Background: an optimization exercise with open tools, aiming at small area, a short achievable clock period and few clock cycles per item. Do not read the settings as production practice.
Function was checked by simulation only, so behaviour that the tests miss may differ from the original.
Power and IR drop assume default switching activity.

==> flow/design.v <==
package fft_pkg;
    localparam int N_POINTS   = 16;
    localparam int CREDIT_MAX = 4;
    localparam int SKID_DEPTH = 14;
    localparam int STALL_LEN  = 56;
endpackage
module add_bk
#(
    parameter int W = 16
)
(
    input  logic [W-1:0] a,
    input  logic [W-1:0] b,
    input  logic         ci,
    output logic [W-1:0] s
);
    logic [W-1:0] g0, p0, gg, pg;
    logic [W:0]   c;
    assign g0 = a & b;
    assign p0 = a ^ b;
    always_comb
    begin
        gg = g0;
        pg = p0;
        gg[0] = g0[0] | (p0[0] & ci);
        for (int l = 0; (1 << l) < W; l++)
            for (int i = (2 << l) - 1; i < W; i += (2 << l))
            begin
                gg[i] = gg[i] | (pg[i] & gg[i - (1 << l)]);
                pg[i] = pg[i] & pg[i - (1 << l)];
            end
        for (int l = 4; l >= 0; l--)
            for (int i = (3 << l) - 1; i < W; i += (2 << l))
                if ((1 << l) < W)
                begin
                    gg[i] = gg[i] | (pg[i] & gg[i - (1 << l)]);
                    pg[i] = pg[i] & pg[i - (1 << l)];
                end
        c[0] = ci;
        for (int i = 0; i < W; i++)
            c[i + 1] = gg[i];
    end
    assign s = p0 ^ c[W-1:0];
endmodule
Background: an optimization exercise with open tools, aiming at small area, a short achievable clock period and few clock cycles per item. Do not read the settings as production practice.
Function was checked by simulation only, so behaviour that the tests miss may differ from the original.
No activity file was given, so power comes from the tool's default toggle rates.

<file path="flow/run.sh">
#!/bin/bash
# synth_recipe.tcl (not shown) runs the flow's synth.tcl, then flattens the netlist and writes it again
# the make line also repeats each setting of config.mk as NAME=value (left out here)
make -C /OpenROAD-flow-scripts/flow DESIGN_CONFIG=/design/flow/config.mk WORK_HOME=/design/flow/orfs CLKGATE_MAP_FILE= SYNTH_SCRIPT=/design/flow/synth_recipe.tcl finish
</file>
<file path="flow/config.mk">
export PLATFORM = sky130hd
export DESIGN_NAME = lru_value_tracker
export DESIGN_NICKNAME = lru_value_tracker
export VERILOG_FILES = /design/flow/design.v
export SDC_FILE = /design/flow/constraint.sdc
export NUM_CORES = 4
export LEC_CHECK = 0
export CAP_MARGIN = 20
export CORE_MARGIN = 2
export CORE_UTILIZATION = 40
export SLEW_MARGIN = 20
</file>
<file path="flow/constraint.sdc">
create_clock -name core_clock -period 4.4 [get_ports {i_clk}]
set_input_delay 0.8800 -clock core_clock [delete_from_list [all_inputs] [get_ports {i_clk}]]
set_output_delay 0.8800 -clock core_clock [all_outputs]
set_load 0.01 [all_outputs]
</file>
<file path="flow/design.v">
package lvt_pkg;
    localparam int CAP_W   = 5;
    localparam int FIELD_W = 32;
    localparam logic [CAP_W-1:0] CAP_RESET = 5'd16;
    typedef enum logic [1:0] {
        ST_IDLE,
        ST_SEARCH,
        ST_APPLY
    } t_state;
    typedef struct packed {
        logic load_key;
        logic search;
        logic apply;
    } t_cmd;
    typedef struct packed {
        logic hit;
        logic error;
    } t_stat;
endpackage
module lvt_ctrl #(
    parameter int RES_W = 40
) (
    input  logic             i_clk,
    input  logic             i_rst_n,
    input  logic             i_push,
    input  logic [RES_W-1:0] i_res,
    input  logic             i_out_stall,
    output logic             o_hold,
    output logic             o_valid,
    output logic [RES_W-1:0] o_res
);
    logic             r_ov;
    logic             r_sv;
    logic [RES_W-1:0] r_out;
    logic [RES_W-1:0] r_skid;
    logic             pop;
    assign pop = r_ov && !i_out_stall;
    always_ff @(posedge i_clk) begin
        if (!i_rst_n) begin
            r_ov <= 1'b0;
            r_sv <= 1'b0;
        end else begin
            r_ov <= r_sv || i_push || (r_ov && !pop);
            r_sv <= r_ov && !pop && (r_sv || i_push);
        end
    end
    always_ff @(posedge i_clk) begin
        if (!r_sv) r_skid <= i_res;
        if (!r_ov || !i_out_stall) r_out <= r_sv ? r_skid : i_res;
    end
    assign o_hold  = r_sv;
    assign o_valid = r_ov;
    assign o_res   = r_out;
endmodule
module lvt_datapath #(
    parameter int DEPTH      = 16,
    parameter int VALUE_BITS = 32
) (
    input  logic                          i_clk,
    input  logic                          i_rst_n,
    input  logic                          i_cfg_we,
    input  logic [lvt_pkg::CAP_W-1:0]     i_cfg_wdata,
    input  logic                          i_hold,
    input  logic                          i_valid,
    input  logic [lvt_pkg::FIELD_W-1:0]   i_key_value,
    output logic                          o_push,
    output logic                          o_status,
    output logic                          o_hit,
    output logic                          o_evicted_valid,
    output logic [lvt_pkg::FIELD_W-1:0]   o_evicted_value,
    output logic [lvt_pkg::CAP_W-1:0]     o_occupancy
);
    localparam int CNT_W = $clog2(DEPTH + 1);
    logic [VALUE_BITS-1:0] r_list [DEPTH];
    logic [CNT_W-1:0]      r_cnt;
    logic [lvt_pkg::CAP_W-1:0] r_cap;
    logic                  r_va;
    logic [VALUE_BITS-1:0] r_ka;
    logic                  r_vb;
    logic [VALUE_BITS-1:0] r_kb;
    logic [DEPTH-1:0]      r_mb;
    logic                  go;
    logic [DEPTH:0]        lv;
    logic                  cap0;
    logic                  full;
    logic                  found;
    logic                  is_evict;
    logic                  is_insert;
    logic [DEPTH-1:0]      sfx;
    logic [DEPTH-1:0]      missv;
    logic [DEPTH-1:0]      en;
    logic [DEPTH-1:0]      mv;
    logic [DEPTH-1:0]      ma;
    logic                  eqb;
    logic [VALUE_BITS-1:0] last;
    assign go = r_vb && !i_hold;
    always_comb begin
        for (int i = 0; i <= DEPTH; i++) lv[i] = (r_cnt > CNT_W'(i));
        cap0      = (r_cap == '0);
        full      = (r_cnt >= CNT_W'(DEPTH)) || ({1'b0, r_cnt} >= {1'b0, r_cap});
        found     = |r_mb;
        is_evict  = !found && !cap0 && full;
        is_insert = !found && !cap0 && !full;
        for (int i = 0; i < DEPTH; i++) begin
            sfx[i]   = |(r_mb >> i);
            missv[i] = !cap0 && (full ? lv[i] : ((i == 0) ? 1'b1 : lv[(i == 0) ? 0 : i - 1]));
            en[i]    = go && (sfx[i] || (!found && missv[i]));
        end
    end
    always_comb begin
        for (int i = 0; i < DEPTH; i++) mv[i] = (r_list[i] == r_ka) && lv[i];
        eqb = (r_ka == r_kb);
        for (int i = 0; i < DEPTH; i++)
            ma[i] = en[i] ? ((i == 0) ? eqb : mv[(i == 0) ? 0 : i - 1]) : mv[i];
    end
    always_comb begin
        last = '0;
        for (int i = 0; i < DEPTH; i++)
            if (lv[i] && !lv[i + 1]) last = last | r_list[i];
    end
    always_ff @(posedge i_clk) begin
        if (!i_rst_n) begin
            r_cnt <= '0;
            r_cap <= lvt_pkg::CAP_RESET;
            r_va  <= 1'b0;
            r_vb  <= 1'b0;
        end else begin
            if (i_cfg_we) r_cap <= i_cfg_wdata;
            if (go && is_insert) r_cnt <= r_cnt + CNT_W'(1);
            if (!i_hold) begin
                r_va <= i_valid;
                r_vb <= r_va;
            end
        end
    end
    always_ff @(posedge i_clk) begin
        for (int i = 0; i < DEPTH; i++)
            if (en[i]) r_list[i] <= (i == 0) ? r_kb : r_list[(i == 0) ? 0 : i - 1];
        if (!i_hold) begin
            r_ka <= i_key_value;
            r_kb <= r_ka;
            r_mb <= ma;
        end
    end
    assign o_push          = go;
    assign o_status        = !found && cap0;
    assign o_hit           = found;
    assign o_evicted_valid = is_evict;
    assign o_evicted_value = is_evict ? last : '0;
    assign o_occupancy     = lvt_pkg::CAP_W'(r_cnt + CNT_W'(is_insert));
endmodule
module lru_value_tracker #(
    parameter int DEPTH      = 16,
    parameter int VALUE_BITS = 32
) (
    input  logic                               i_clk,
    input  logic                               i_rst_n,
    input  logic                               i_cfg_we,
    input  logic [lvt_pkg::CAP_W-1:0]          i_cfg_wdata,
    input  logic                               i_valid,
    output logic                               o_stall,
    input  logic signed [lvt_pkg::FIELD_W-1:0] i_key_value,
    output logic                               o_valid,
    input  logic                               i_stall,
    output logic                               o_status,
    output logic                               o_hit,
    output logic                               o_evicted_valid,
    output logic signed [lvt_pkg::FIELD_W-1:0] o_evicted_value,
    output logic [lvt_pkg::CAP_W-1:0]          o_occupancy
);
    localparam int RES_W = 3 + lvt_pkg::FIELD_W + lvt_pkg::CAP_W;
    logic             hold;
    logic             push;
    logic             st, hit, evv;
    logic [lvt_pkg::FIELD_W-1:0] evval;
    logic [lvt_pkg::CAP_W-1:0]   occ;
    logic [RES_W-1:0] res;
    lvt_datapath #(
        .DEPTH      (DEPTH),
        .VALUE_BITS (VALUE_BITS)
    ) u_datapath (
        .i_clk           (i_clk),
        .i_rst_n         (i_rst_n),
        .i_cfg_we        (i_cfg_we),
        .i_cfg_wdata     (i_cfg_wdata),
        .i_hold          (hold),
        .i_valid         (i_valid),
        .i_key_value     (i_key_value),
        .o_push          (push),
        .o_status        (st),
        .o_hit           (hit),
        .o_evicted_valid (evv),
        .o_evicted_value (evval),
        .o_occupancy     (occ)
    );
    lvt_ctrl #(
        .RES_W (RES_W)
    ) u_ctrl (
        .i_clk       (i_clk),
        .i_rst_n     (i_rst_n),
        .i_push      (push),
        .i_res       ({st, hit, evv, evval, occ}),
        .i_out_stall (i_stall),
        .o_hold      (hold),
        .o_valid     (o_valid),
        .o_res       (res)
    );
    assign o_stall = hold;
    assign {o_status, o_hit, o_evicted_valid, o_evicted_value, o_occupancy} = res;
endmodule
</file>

──────────

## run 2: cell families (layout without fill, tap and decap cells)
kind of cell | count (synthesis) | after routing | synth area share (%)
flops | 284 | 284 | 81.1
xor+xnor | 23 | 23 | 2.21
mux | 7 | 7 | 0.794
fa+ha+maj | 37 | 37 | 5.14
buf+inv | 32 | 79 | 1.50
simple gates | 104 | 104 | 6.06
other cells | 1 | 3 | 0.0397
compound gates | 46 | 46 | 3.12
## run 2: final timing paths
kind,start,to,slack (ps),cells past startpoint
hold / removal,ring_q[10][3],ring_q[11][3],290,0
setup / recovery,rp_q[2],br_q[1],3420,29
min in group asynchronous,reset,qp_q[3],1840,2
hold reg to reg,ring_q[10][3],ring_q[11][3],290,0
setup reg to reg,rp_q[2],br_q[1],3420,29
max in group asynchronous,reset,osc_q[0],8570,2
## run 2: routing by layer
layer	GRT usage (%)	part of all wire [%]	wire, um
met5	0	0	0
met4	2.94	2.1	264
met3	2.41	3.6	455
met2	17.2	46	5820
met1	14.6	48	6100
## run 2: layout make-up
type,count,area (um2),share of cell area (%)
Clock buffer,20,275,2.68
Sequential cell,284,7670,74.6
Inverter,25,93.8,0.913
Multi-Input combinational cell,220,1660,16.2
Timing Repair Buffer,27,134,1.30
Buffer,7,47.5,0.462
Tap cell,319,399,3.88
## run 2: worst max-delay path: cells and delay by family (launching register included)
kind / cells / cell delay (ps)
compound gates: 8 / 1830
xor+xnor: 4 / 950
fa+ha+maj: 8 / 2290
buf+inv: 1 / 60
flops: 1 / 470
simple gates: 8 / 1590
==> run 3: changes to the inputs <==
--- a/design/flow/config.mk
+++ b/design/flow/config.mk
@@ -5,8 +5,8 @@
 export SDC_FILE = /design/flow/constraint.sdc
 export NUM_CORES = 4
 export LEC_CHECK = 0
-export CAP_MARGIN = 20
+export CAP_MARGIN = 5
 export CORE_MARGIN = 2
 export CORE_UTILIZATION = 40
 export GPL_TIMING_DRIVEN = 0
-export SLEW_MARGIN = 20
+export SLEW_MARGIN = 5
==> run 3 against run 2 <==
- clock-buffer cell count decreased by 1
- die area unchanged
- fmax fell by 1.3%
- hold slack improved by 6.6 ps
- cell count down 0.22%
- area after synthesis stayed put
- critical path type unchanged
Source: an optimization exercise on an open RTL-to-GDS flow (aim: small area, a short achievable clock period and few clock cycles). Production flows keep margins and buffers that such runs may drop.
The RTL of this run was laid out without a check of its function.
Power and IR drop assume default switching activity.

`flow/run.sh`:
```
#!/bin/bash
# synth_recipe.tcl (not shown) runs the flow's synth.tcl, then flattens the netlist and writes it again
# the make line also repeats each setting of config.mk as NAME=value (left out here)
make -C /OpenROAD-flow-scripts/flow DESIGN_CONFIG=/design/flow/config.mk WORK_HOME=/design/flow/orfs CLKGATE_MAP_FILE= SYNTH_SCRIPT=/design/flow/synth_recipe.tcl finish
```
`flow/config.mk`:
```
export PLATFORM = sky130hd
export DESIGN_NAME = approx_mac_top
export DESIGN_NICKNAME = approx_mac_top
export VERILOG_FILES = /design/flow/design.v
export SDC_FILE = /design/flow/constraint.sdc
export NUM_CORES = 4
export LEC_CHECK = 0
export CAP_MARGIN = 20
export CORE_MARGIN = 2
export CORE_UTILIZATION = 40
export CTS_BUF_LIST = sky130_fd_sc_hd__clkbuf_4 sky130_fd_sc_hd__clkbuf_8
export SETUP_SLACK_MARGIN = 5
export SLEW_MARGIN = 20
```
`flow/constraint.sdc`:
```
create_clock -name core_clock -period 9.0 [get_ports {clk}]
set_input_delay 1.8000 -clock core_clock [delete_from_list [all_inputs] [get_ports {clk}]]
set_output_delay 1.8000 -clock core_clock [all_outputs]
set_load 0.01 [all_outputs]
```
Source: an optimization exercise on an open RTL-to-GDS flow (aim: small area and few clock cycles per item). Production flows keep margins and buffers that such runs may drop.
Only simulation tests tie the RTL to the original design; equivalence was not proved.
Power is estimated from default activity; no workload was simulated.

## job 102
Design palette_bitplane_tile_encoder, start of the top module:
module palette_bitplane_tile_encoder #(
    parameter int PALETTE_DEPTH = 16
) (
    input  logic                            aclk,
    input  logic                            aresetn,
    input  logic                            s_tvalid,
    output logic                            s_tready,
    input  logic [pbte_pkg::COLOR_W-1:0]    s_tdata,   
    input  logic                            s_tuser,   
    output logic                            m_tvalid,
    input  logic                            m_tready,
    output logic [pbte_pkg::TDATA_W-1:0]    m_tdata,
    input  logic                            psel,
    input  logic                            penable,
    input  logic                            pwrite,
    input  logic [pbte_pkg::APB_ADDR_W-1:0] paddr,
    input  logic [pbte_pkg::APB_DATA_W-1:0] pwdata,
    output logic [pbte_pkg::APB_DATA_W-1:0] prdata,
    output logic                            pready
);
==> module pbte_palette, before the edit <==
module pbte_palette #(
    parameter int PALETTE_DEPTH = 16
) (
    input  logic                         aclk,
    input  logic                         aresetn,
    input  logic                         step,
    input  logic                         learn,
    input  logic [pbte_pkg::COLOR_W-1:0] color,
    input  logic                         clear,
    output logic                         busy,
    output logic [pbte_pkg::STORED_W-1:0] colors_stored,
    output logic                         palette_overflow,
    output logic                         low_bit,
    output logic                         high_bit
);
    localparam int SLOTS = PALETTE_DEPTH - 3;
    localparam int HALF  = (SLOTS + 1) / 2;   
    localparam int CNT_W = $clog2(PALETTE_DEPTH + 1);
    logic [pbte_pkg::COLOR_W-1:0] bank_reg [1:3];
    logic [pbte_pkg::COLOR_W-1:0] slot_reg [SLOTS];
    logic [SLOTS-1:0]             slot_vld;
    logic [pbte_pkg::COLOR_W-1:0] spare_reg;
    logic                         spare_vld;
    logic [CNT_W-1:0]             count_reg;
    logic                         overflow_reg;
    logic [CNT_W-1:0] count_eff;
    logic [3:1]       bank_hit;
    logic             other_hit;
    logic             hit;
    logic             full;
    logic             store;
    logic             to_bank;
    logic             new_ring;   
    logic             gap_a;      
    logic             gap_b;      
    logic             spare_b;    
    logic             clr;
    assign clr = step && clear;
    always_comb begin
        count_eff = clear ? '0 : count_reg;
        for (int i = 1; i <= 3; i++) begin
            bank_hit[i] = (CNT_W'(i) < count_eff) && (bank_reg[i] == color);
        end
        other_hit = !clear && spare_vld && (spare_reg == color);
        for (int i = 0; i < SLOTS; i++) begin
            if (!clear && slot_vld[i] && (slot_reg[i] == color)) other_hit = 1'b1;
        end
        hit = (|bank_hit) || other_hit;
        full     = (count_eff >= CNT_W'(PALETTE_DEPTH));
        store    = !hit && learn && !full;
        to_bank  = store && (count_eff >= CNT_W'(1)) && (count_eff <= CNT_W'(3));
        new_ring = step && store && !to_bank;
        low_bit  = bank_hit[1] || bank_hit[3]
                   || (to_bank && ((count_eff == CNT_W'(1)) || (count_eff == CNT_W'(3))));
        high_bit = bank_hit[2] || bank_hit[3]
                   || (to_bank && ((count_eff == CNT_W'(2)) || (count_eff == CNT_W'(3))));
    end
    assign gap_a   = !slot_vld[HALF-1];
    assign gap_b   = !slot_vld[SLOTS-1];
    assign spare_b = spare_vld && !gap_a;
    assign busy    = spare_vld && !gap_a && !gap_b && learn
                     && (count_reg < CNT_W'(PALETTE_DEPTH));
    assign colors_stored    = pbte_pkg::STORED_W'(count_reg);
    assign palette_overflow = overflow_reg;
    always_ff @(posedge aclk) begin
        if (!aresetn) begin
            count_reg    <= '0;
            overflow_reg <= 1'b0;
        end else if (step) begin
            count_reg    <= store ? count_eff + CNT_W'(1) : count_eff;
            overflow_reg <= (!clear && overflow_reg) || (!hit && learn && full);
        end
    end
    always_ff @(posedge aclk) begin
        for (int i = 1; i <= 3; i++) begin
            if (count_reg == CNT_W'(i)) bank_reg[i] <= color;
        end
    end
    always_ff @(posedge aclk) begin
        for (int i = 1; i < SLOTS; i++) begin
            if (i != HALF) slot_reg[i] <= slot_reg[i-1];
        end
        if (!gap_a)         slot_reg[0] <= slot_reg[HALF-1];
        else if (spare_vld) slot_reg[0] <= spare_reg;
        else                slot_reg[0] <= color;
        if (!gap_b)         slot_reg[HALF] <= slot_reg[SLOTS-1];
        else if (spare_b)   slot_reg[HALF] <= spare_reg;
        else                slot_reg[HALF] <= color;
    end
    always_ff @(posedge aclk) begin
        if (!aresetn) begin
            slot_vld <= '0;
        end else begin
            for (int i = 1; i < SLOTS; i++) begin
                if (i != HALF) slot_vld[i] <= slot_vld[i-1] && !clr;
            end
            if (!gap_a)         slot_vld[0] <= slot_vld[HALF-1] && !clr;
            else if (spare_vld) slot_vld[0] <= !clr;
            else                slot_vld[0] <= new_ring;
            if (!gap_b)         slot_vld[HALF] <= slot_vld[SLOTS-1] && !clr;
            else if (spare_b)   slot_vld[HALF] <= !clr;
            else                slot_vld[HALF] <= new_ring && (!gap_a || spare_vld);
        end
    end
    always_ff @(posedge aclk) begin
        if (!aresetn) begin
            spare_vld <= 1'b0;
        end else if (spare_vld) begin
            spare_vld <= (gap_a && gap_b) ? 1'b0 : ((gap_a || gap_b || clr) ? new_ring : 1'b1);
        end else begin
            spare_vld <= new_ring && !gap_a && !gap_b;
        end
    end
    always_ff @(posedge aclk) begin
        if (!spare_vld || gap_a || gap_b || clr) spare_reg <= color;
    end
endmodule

──────────

Lines above holding "layer": give their count, nothing more.

2